Kraft-Wärme-Kopplungsanlagen, KWK Anlagen - Benennung

Allgemeine Information

Der Netzbetreiber hat dem Betreiber einer KWK-Anlage, die an sein Netz angeschlossen ist, Herkunftsnachweise für die von ihm eingespeiste elektrische Energie auszustellen. Voraussetzung dafür ist, dass die KWK-Anlage durch die Behörde mit Bescheid benannt ist. Eine KWK-Anlage ist eine Anlage, in der gleichzeitig thermische Energie und elektrische Energie und/oder mechanische Energie in einem Prozess erzeugt wird.

Voraussetzungen

Es können nur „hocheffiziente KWK-Anlagen“ mit Bescheid benannt werden, welche bestimmte Wirkungsgrad-Referenzwerte erfüllen.
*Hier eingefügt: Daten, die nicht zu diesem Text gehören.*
--- src/rtl/usrt_tx_ctrl.sv ---
// USRT transmit controller: frames words LSB-first on txd, one bit per rising
// edge of the external usrt_clk, with rts handshake, optional parity and FIFO/counter source.
//
// state  | meaning
// IDLE   | line idle; waiting for run and an available word
// START  | drive the start bit (0)
// DATA   | shift out len data bits, LSB first
// PAR    | drive the parity bit
// STOP   | drive the stop bit (1); chain the next word if one is ready
// TAIL   | drop rts; one bit-time of trailing guard
module usrt_tx_ctrl #(
    parameter int DATA_W  = 8,
    parameter int LEN_W   = 4,
    parameter int FIFO_AW = 3
) (
    input  logic              clk,
    input  logic              rst_n,
    input  logic              usrt_clk,
    input  logic              start,
    input  logic              stop,
    input  logic [LEN_W-1:0]  len,
    input  logic [1:0]        par_sel,
    input  logic              src_sel,
    input  logic              wr_en,
    input  logic [DATA_W-1:0] wr_data,
    output logic              fifo_full,
    output logic              fifo_empty,
    output logic              ovf,
    output logic              busy,
    output logic              rts,
    output logic              txd
);

    localparam int               DEPTH    = 1 << FIFO_AW;
    localparam logic [LEN_W-1:0] LEN_MAX  = LEN_W'(DATA_W);
    localparam logic [FIFO_AW:0] CNT_FULL = (FIFO_AW+1)'(DEPTH);

    typedef enum logic [2:0] {
        S_IDLE,
        S_START,
        S_DATA,
        S_PAR,
        S_STOP,
        S_TAIL
    } state_t;

    logic r_sync1;
    logic r_sync2;
    logic r_sync_d;
    logic w_pedge;

    logic r_run;

    logic [DATA_W-1:0]  r_mem [DEPTH];
    logic [FIFO_AW-1:0] r_wr_ptr;
    logic [FIFO_AW-1:0] r_rd_ptr;
    logic [FIFO_AW:0]   r_count;
    logic [FIFO_AW:0]   w_count_nx;
    logic               r_full;
    logic               r_empty;
    logic               r_ovf;
    logic               w_pop;
    logic               w_wr_ok;
    logic [DATA_W-1:0]  w_head;

    logic [DATA_W-1:0] r_pat;

    state_t            r_state;
    state_t            w_state_nx;
    logic              r_rts;
    logic              w_rts_nx;
    logic              r_txd;
    logic              w_txd_nx;
    logic [LEN_W-1:0]  r_cnt;
    logic [LEN_W-1:0]  w_cnt_nx;
    logic [DATA_W-1:0] r_word;
    logic [DATA_W-1:0] w_word_nx;
    logic [LEN_W-1:0]  r_len;
    logic [LEN_W-1:0]  w_len_nx;
    logic [1:0]        r_par;
    logic [1:0]        w_par_nx;
    logic              w_latch;

    logic              w_avail;
    logic [LEN_W-1:0]  w_len_eff;
    logic [DATA_W-1:0] w_mask;
    logic [DATA_W-1:0] w_src_word;
    logic              w_bit;
    logic              w_par_en;

    // Bit clock crosses into clk through a 2-FF synchroniser before edge detect.
    always_ff @(posedge clk) begin
        if (!rst_n) begin
            r_sync1  <= 1'b0;
            r_sync2  <= 1'b0;
            r_sync_d <= 1'b0;
        end else begin
            r_sync1  <= usrt_clk;
            r_sync2  <= r_sync1;
            r_sync_d <= r_sync2;
        end
    end

    assign w_pedge = r_sync2 & ~r_sync_d;

    always_ff @(posedge clk) begin
        if (!rst_n) begin
            r_run <= 1'b0;
        end else if (start) begin
            r_run <= 1'b1;
        end else if (stop) begin
            r_run <= 1'b0;
        end
    end

    assign w_avail    = src_sel | ~r_empty;
    assign w_len_eff  = (len == '0 || len > LEN_MAX) ? LEN_MAX : len;
    assign w_mask     = ~({DATA_W{1'b1}} << w_len_eff);
    assign w_head     = r_mem[r_rd_ptr];
    assign w_src_word = (src_sel ? r_pat : w_head) & w_mask;
    assign w_par_en   = (r_par == 2'b01) || (r_par == 2'b10);

    always_comb begin
        w_bit = 1'b0;
        for (int i = 0; i < DATA_W; i++) begin
            if (r_cnt == LEN_W'(i)) begin
                w_bit = r_word[i];
            end
        end
    end

    always_ff @(posedge clk) begin
        if (!rst_n) begin
            r_state <= S_IDLE;
            r_rts   <= 1'b0;
            r_txd   <= 1'b1;
            r_cnt   <= '0;
            r_word  <= '0;
            r_len   <= LEN_MAX;
            r_par   <= 2'b00;
        end else begin
            r_state <= w_state_nx;
            r_rts   <= w_rts_nx;
            r_txd   <= w_txd_nx;
            r_cnt   <= w_cnt_nx;
            r_word  <= w_word_nx;
            r_len   <= w_len_nx;
            r_par   <= w_par_nx;
        end
    end

    always_comb begin
        w_state_nx = r_state;
        w_rts_nx   = r_rts;
        w_txd_nx   = r_txd;
        w_cnt_nx   = r_cnt;
        w_word_nx  = r_word;
        w_len_nx   = r_len;
        w_par_nx   = r_par;
        w_latch    = 1'b0;
        if (w_pedge) begin
            case (r_state)
                S_IDLE: begin
                    if (r_run && w_avail) begin
                        w_latch    = 1'b1;
                        w_rts_nx   = 1'b1;
                        w_txd_nx   = 1'b1;
                        w_state_nx = S_START;
                    end
                end
                S_START: begin
                    w_txd_nx   = 1'b0;
                    w_cnt_nx   = '0;
                    w_state_nx = S_DATA;
                end
                S_DATA: begin
                    w_txd_nx = w_bit;
                    w_cnt_nx = r_cnt + LEN_W'(1);
                    if (r_cnt == r_len - LEN_W'(1)) begin
                        w_state_nx = w_par_en ? S_PAR : S_STOP;
                    end
                end
                S_PAR: begin
                    // Bits above the latched length were masked off at latch time.
                    w_txd_nx   = (^r_word) ^ r_par[1];
                    w_state_nx = S_STOP;
                end
                S_STOP: begin
                    w_txd_nx = 1'b1;
                    if (r_run && w_avail) begin
                        w_latch    = 1'b1;
                        w_state_nx = S_START;
                    end else begin
                        w_state_nx = S_TAIL;
                    end
                end
                S_TAIL: begin
                    w_rts_nx   = 1'b0;
                    w_state_nx = S_IDLE;
                end
                default: begin
                    w_state_nx = S_IDLE;
                end
            endcase
        end
        if (w_latch) begin
            w_word_nx = w_src_word;
            w_len_nx  = w_len_eff;
            w_par_nx  = par_sel;
        end
    end

    always_ff @(posedge clk) begin
        if (!rst_n) begin
            r_pat <= '0;
        end else if (w_latch && src_sel) begin
            r_pat <= r_pat + DATA_W'(1);
        end
    end

    // A pop frees a slot in the same clk, so a write alongside it is accepted even when full.
    assign w_pop   = w_latch & ~src_sel;
    assign w_wr_ok = wr_en & (~r_full | w_pop);

    always_comb begin
        w_count_nx = r_count;
        if (w_wr_ok && !w_pop) begin
            w_count_nx = r_count + (FIFO_AW+1)'(1);
        end else if (!w_wr_ok && w_pop) begin
            w_count_nx = r_count - (FIFO_AW+1)'(1);
        end
    end

    always_ff @(posedge clk) begin
        if (w_wr_ok) begin
            r_mem[r_wr_ptr] <= wr_data;
        end
    end

    always_ff @(posedge clk) begin
        if (!rst_n) begin
            r_wr_ptr <= '0;
            r_rd_ptr <= '0;
            r_count  <= '0;
            r_full   <= 1'b0;
            r_empty  <= 1'b1;
            r_ovf    <= 1'b0;
        end else begin
            if (w_wr_ok) begin
                r_wr_ptr <= r_wr_ptr + FIFO_AW'(1);
            end
            if (w_pop) begin
                r_rd_ptr <= r_rd_ptr + FIFO_AW'(1);
            end
            r_count <= w_count_nx;
            r_full  <= (w_count_nx == CNT_FULL);
            r_empty <= (w_count_nx == '0);
            r_ovf   <= wr_en & r_full & ~w_pop;
        end
    end

    assign fifo_full  = r_full;
    assign fifo_empty = r_empty;
    assign ovf        = r_ovf;
    assign busy       = (r_state != S_IDLE);
    assign rts        = r_rts;
    assign txd        = r_txd;

endmodule

--- config.mk ---
export PLATFORM = sky130hd
export DESIGN_NAME = usrt_tx_ctrl
export DESIGN_NICKNAME = d
export VERILOG_FILES = /design/src/rtl/usrt_tx_ctrl.sv
export SDC_FILE = /design/constraint.sdc
export NUM_CORES = 1
export LEC_CHECK = 0
export ABC_CLOCK_PERIOD_IN_PS = 5300
export CAP_MARGIN = 20
export CORE_ASPECT_RATIO = 1.4
export CORE_UTILIZATION = 50
export CTS_CLUSTER_SIZE = 16
export DETAILED_ROUTE_END_ITERATION = 16
export HOLD_SLACK_MARGIN = 0.06
export PLACE_DENSITY = 0.68
export SLEW_MARGIN = 15
export SYNTH_ARGS = -nofsm -noshare
export SYNTH_HDL_FRONTEND = slang
export SYNTH_SLANG_ARGS = --single-unit
--- constraint.sdc ---
create_clock -name clk -period 5.3 [get_ports clk]
set_input_delay 0.53 -clock clk [delete_from_list [all_inputs] [get_ports clk]]
set_output_delay 0.53 -clock clk [all_outputs]
set_load 0.03 [all_outputs]
==> impl_metrics.csv, run 1 <==
group,metric,value,unit
outcome,status,"finished, final reports clean",
worst_setup_path,crit_start,"src_sel",
worst_setup_path,crit_chain,"clkdlybuf4s50_1 -> or4b_4 -> o21ai_1 -> nand2b_1 -> nor3_1 -> clkbuf_2",
die,core_area,0.0100,mm2
clock_network,cts_tree,"done",
synthesis,synthArstFlopShare,0,
clock_network,cts_resized,0,
route,drt_first_iter_violations,302,
placed_design,dpl.cell_count,594,
route,totalWireLength,10.9,mm
clock_network,htree_num_levels,4,
synthesis,syn-num-nets,486,
placed_design,gp_congestion,0.851,
worst_setup_path,cp_max_fo,15,
worst_setup_path,cpLargestDelayFamily,"simple AND/OR/NAND/NOR gates",
synthesis,synth_seq_cells,115,
synthesis,ys.flop_type,"edfxtp_1",
die,die_h,122,um
timing,relSlewSlack,0.499,
placed_design,port_buffers,26,
route,routedWlPerCell,17.3,um
synthesis,yosys-top-cells-area,"edfxtp_1, dfxtp_1, mux2i_1, xnor2_1, a21oi_1",
die,ios,27,
timing,worst_pin_slew,750,ps
worst_setup_path,crit_required,5400,ps
worst_setup_path,crit_path_end,"r_mem[2][0]",
cells_and_area,layout.nets,512,
synthesis,ys_warn_count,0,
timing,period_minus_slack,3260,ps
clock_network,post_cts_buffers,0,
synthesis,synth-edff-count,64,
timing,hold_viol_final,0,
job,cap_viol_max_count,0,
die,design.die.area,0.0108,mm2
timing,fin_crit_sh,0.616,
timing,fin_worst_skew,7.44,ps
global_routing,grt_pass1_vias,3534,
pwr,ir_drop,0.000307,V
cells_and_area,fin_cells,629,
timing,rsz0062_at_grt,"false",
hold_path,worst_hold_path_type,"reg -> reg",
clock_network,clk_latency,400,ps
worst_setup_path,crit_type,"in -> reg",
clock_network,path_clk_slew,50,ps
worst_setup_path,cpPeakStageDelay,680,ps
timing,setup_viol,0,
pwr,powerDensity,367,mW/mm2
synthesis,yosys.cell_count.top_type,"edfxtp_1",
die,initial_core_util,0.518,
worst_setup_path,rr_startpoint,"r_state[0]",
die,rows,43,
placed_design,dp_hpwl,7.52,mm
global_routing,overflow,0,
route,antenna_left,0,
worst_setup_path,arrival,3370,ps
timing,max_clock_freq,306,MHz
global_routing,antenna_found_initial,0,
cells_and_area,area.growth.synth_to_final,18.6,%
synthesis,yosysTopAreaCellShare,0.371,
timing,drv_slew,0,
route,vias,3490,
clock_network,numCtsBuffers,17,
synthesis,syn_inst,455,
clock_network,ctsRootBufferMaster,"clkbuf_16",
clock_network,cts_hold_buf,0,
route,viasPerCell,5.55,
worst_setup_path,r2r_cells,5,
worst_setup_path,reg2reg_to,"r_mem[2][0]",
synthesis,avgSynthCellArea,11.4,um2
route,drt_pre_antenna_iters,4,
cells_and_area,drive_gt1_frac,0.0931,
timing,setup_tns,0,ps
worst_setup_path,critPathCaptureType,"flop",
synthesis,yosysUniqueCellTypes,56,
worst_setup_path,crit_cells,6,
global_routing,grt_max_degree,29,
route,route.detailed.drc,0,
worst_setup_path,reg2reg_slack,2470,ps
synthesis,yosys-top-cells-count,"edfxtp_1, dfxtp_1, nor2_1, nand2_1, a21oi_1",
cells_and_area,diodes,0,
clock_network,clk_path_buf_depth,2,
die,die_w,88.0,um
clock_network,clock_sinks,115,
synthesis,yosysTopAreaCell,"edfxtp_1",
worst_setup_path,start_kind,"input pin",
global_routing,track_usage,0.220,
worst_setup_path,crit_slowest_cell,"clkdlybuf4s50_1",
global_routing,grt_pass1_wl,17.5,mm
synthesis,syn_area,0.00518,mm2
pwr,leakagePower,0.00204,uW
worst_setup_path,path_buf_inv,2,
synthesis,seq_area_frac_synth,0.568,
[stage by stage]
step	area [um2]	hold slack, ps	total power [uW]	util	setup WS (ps)
2_1_floorplan	5180	412	1070	-	2750
5_1_grt	6140	463	2320	0.614	1870
3_3_place_gp	5530	438	1110	0.552	1650
3_5_place_dp	5530	421	1120	0.552	1530
6_report	6140	435	2250	0.614	2040
4_1_cts	6120	444	2270	0.612	1940
[layer usage]
metal / vias to the layer above / GRT usage / wire (um)
li1: 1706 / - / -
met1: 1672 / 0.245 / 4300
met2: 90 / 0.386 / 5870
met3: 22 / 0.0504 / 380
met4: 0 / 0.115 / 315
met5: - / 0 / 0
[flip-flops by register name, indices dropped and copies added, names as in the netlist, named ones only]
| name | cells |
|---|---|
| fifo_empty | 1 |
| fifo_full | 1 |
| ovf | 1 |
| r_cnt | 4 |
| r_count | 4 |
| r_len | 4 |
| r_mem | 64 |
| r_par | 2 |
| r_pat | 8 |
| r_rd_ptr | 3 |
| r_run | 1 |
| r_state | 3 |
| r_sync1 | 1 |
| r_sync2 | 1 |
| r_sync_d | 1 |
| r_word | 8 |
| r_wr_ptr | 3 |
| rts | 1 |
| txd | 1 |
[cell type report]
cell class,count,area (um2)
clock inverters,12,163
clock buffers,20,437
inverters,14,52.6
well taps,135,169
fillers,811,3860
multi-input cells,301,2080
repair buffers,32,298
flip-flops and latches,115,2940
[worst min path at each step]
| stage | cells past startpoint | endpoint | startpoint |
|---|---|---|---|
| floorplan | 1 | r_sync2 | r_sync1 |
| global placement | 1 | r_sync2 | r_sync1 |
| detailed placement | 1 | r_sync2 | r_sync1 |
| CTS | 1 | r_sync2 | r_sync1 |
| global route | 1 | r_sync2 | r_sync1 |
| finish | 1 | r_sync2 | r_sync1 |
[cells in the final DEF (no fill, tap or decap), types with 4 or more instances in the layout]
master and instances:
inv_1 14, nor2_1 41, nand3_1 10, clkinv_1 4, and2_1 6, clkbuf_16 17, bufinv_16 4, ha_1 10
nand2b_1 9, a221oi_1 5, nor3_1 11, a211oi_1 4, o21ai_0 17, dfxtp_1 51, edfxtp_1 64, mux4_2 6
nor2b_1 6, xnor2_1 20, a22oi_1 4, nand2_1 32, nor3b_1 6, xor2_1 10, mux2i_1 28, nand4_1 4
a21oi_1 31, clkdlybuf4s50_1 26
[report_power, final]
group | switching (uW) | internal [uW] | total (uW)
logic | 69.5 | 50.3 | 120
clock network | 376 | 778 | 1150
registers | 16.2 | 964 | 980
[kinds of logic after synthesis]
logic type / Yosys count / share of synthesized area
AO/OA/AOI/OAI: 83 / 0.0998
XOR/XNOR: 31 / 0.0551
adder cells (fa/ha/maj): 10 / 0.0242
buffers and inverters: 39 / 0.0319
flip-flops: 115 / 0.568
multiplexers: 36 / 0.0845
AND/OR/NAND/NOR: 141 / 0.136
(Power assumes the default switching activity.)
==> run 2, diff against run 1 <==
- ABC_CLOCK_PERIOD_IN_PS: 5300 -> 3200
- clock period: 5.3 -> 3.2 ns (I/O delays scaled with it)
==> run 2 against run 1 <==
Compared with the run above: total power is 62% higher; final area is 0.65% higher; die area stayed put; largest power group unchanged; clock power is 59% higher; sequential share of layout area is 0.31 points lower.
==> impl_metrics.csv, run 2 (same netlist as run 1, synthesis figures left out) <==
group,metric,value,unit
outcome,status,"finished, final reports clean",
route,viasPerCell,5.60,
timing,setup_viol,0,
worst_setup_path,crit_slowest_cell,"or3b_1",
cells_and_area,reg_top3,"r_mem x64, r_pat x8, r_word x8",
placed_design,port_buffers,26,
cells_and_area,diodes,0,
timing,fin_worst_skew,7.24,ps
cells_and_area,layout.nets,520,
placed_design,dp_hpwl,7.60,mm
placed_design,gp_congestion,0.845,
timing,hold_viol_final,0,
timing,period_minus_slack,2290,ps
timing,worst_pin_slew,766,ps
die,die_w,88.0,um
pwr,powerDensity,592,mW/mm2
cells_and_area,largest_register_ffs,64,
clock_network,numCtsBuffers,17,
worst_setup_path,critPathCaptureType,"flop",
global_routing,use_met2,0.379,
pwr,combPwrFrac,0.057,
global_routing,busiest_layer,"met2",
clock_network,ctsRootBufferMaster,"clkbuf_16",
timing,drv_slew,0,
worst_setup_path,cpLargestDelayFamily,"simple AND/OR/NAND/NOR gates",
worst_setup_path,path_buf_inv,0,
cells_and_area,fillCellCount,818,
global_routing,grt_pass1_wl,17.3,mm
timing,rsz0062_at_grt,"false",
die,design.die.area,0.0108,mm2
pwr,leakagePower,0.00207,uW
worst_setup_path,cpPeakStageDelay,540,ps
route,totalWireLength,10.7,mm
worst_setup_path,cp_max_fo,18,
pwr,p_int,2900,uW
global_routing,track_usage,0.219,
timing,hold_ws,441,ps
pwr,p_switching,765,uW
route,routedWlPerCell,16.8,um
pwr,swShare,0.209,
route,route.detailed.drc,0,
die,initial_core_util,0.518,
placed_design,dpl.cell_count,605,
die,core_area,0.0100,mm2
job,cap_viol_max_count,0,
clock_network,cts_tree,"done",
timing,max_clock_freq,436,MHz
pwr,power.share.sequential,0.443,
cells_and_area,mostFrequentLayoutCell,"edfxtp_1",
cells_and_area,fin_cells,637,
worst_setup_path,crit_chain,"or3b_1 -> o21ai_1 -> nand2b_1 -> nor2_1",
clock_network,clk_path_buf_depth,2,
clock_network,clk_latency,400,ps
route,drt_pre_antenna_iters,4,
die,rows,43,
die,ios,27,
clock_network,htree_num_levels,4,
worst_setup_path,crit_required,3240,ps
clock_network,cts_hold_buf,0,
cells_and_area,area.growth.synth_to_final,19.4,%
route,antenna_left,0,
clock_network,cts_resized,0,
global_routing,antenna_found_initial,0,
global_routing,grt_use_met1,0.241,
timing,fin_crit_sh,0.717,
clock_network,post_cts_buffers,0,
worst_setup_path,arrival,2330,ps
die,die_h,122,um
clock_network,path_clk_slew,50,ps
global_routing,use_met3,0.0605,
timing,relSlewSlack,0.488,
global_routing,overflow,0,
route,drt_first_iter_violations,234,
clock_network,clock_sinks,115,
timing,setup_tns,0,ps
cells_and_area,most-common-layout-cells,"edfxtp_1, dfxtp_1, nor2_1",
cells_and_area,drive_gt1_frac,0.106,
worst_setup_path,start_kind,"flop",
route,vias,3568,
pwr,p_clk_frac,0.500,
global_routing,grt_pass1_vias,3524,
cells_and_area,regMostFlops,"r_mem",
pwr,ir_drop,0.000584,V
global_routing,grt_max_degree,27,
hold_path,worst_hold_path_type,"reg -> reg",
worst_setup_path,crit_type,"reg -> reg",
-- run 2: cell types whose count changed in the layout (fill, tap and decap cells not counted) --
| cell | change |
|---|---|
| buf_2 | -2 |
| buf_4 | +11 |
| bufinv_16 | -1 |
| clkbuf_1 | +1 |
| clkbuf_2 | -1 |
| clkinv_1 | -1 |
| clkinvlp_4 | +1 |
| nor3_1 | +1 |
| nor3_2 | -1 |
-- run 2: per-layer routing --
metal	share of wire	wire length [um]	up-vias
met2	0.53	5640	77
met1	0.40	4320	1736
li1	-	-	1723
met4	0.036	382	0
met3	0.036	391	32
met5	0	0	-
-- run 2: area by class of cell --
| class | instances | area [um2] | share of cell area |
|---|---|---|---|
| Inverter | 14 | 52.6 | 0.00850 |
| Clock buffer | 21 | 440 | 0.0712 |
| Clock inverter | 11 | 136 | 0.0221 |
| Multi-Input combinational cell | 301 | 2080 | 0.336 |
| Sequential cell | 115 | 2940 | 0.476 |
| Timing Repair Buffer | 40 | 365 | 0.0591 |
| Tap cell | 135 | 169 | 0.0273 |
-- run 2: path summary, 6_finish.rpt --
kind         slack [ps]     endpoint       start  cells after the start
min reg2reg         440      r_sync2     r_sync1                      1
max                 910  r_mem[6][4]  r_state[0]                      4
min                 440      r_sync2     r_sync1                      1
max reg2reg         910  r_mem[6][4]  r_state[0]                      4
-- run 2: through the flow --
stage / utilization / setup WS, ps / instance area, um2 / power (uW)
after floorplan: - / 758 / 5180 / 1770
after global placement: 0.560 / 676 / 5610 / 1850
after detailed placement: 0.560 / 611 / 5610 / 1860
after CTS: 0.618 / 912 / 6180 / 3690
after global routing: 0.618 / 716 / 6180 / 3780
final: 0.618 / 906 / 6180 / 3660
-- run 2: power groups by stage --
stage	logic, uW	registers, uW	clock network (uW)
2_1_floorplan	122	1640	0
5_1_grt	227	1630	1930
3_5_place_dp	205	1650	0
4_1_cts	208	1620	1860
3_3_place_gp	199	1650	0
6_report	208	1620	1830
==> run 3, diff against run 2 <==
- ABC_CLOCK_PERIOD_IN_PS: 3200 -> 2100
- PLACE_DENSITY: 0.68 -> 0.71
- clock period: 3.2 -> 2.1 ns (I/O delays scaled with it)
==> run 3 against run 2 <==
Compared with the run above: register-to-register slack lost 750 ps; via count is essentially flat; hold slack lost 38 ps; global-route usage grew 0.71 points; cell count grew 2.2%; critical endpoint is now busy.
Solange nicht durch die NÖ Landesregierung Wirkungsgrad-Referenzwerte für die getrennte Erzeugung von Strom und Wärme mit Verordnung festgelegt sind, sind der Benennung die in Artikel 4 der Richtlinie 2004/8/EG („KWK-Richtlinie“) festgelegten harmonisierten Wirkungsgrad-Referenzwerte zugrunde zu legen.

Fristen

Die Behörde hat binnen sechs Monaten nach Vorliegen eines vollständigen Antrages zu entscheiden.